[Material provided]:
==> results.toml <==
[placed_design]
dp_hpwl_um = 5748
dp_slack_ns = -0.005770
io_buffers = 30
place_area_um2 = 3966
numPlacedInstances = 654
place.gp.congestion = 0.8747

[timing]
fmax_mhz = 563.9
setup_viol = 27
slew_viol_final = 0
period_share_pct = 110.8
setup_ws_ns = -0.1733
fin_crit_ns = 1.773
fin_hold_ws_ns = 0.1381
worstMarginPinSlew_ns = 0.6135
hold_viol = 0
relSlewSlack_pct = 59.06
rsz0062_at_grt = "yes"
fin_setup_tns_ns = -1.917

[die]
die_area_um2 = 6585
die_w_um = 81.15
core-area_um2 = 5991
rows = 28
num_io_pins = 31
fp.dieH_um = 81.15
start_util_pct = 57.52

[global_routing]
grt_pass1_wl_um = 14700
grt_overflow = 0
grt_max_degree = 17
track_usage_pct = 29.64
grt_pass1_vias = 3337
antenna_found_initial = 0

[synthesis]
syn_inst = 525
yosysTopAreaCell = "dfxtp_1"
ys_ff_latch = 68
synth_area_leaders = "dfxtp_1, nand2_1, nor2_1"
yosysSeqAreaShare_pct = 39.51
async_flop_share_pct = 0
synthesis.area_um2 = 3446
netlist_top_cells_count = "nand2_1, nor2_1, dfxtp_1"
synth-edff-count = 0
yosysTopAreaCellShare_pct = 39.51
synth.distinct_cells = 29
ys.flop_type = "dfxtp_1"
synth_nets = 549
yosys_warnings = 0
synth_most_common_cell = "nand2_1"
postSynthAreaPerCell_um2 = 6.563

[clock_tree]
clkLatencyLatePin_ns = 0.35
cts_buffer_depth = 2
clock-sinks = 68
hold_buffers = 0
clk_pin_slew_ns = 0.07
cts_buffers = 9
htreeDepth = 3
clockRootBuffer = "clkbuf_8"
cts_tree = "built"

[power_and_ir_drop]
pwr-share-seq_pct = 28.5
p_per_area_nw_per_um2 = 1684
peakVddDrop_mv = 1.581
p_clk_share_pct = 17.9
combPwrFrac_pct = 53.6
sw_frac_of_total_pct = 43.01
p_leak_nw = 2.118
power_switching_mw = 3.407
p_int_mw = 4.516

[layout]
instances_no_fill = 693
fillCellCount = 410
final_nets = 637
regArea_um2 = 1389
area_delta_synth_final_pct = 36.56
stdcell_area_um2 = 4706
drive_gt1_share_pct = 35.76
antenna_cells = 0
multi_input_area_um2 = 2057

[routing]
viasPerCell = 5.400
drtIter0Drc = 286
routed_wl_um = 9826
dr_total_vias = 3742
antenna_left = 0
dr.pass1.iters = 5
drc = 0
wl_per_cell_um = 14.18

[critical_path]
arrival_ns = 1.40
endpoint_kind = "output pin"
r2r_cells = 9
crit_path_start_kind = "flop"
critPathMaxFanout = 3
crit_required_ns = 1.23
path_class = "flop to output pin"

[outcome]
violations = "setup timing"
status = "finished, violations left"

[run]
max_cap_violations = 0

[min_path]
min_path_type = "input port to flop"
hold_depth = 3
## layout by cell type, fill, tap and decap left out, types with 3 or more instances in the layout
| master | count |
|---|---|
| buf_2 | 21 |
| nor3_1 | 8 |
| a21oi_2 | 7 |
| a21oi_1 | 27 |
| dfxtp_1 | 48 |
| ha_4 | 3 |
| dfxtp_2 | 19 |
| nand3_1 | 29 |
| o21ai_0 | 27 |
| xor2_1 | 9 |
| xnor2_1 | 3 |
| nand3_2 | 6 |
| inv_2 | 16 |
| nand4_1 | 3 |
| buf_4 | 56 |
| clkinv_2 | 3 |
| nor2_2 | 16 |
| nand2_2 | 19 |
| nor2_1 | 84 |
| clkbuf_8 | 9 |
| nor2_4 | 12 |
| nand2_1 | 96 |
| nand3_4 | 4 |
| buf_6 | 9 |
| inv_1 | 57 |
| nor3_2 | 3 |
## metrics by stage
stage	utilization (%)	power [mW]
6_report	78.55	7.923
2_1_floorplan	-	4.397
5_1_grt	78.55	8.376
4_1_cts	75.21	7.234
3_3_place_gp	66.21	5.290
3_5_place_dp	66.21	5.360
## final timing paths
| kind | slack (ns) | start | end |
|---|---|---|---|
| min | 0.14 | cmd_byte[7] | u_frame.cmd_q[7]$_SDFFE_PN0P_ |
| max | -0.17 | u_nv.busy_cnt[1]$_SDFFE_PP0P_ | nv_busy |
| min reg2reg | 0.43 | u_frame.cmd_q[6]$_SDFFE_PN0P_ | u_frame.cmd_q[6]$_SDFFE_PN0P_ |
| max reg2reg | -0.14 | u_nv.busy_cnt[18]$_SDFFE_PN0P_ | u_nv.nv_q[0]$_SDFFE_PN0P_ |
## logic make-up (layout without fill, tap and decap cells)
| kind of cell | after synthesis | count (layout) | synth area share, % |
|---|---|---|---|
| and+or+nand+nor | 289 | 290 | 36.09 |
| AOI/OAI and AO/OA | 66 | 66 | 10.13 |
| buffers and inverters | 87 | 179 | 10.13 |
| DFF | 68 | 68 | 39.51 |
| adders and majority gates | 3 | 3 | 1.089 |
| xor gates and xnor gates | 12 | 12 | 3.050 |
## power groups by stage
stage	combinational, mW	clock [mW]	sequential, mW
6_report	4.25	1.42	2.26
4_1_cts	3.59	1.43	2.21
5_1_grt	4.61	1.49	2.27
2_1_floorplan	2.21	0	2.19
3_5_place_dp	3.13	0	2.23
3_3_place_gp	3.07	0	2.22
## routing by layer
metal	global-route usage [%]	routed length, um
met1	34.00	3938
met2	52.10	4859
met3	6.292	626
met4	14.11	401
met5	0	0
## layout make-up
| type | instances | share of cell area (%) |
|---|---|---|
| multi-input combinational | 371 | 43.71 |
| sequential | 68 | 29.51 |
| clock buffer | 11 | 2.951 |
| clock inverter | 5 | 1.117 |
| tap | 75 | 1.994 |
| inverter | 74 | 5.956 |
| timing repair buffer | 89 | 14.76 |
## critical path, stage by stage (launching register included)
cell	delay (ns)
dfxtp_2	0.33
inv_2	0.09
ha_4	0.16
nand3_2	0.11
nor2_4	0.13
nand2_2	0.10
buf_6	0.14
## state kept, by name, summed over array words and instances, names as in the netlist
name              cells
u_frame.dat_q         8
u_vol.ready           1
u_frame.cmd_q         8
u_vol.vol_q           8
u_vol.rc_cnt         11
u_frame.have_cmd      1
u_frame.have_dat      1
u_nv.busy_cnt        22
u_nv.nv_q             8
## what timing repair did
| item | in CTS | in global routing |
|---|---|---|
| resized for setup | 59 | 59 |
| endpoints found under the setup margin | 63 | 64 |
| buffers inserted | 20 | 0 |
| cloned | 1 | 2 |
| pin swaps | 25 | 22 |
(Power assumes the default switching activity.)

[Exercise description]:
Your task is to set down again, exactly, every line from the beginning of the listing through the line with "setup_ws_ns = -0.1733".

[Answer to this problem]:
==> results.toml <==
[placed_design]
dp_hpwl_um = 5748
dp_slack_ns = -0.005770
io_buffers = 30
place_area_um2 = 3966
numPlacedInstances = 654
place.gp.congestion = 0.8747

[timing]
fmax_mhz = 563.9
setup_viol = 27
slew_viol_final = 0
period_share_pct = 110.8
setup_ws_ns = -0.1733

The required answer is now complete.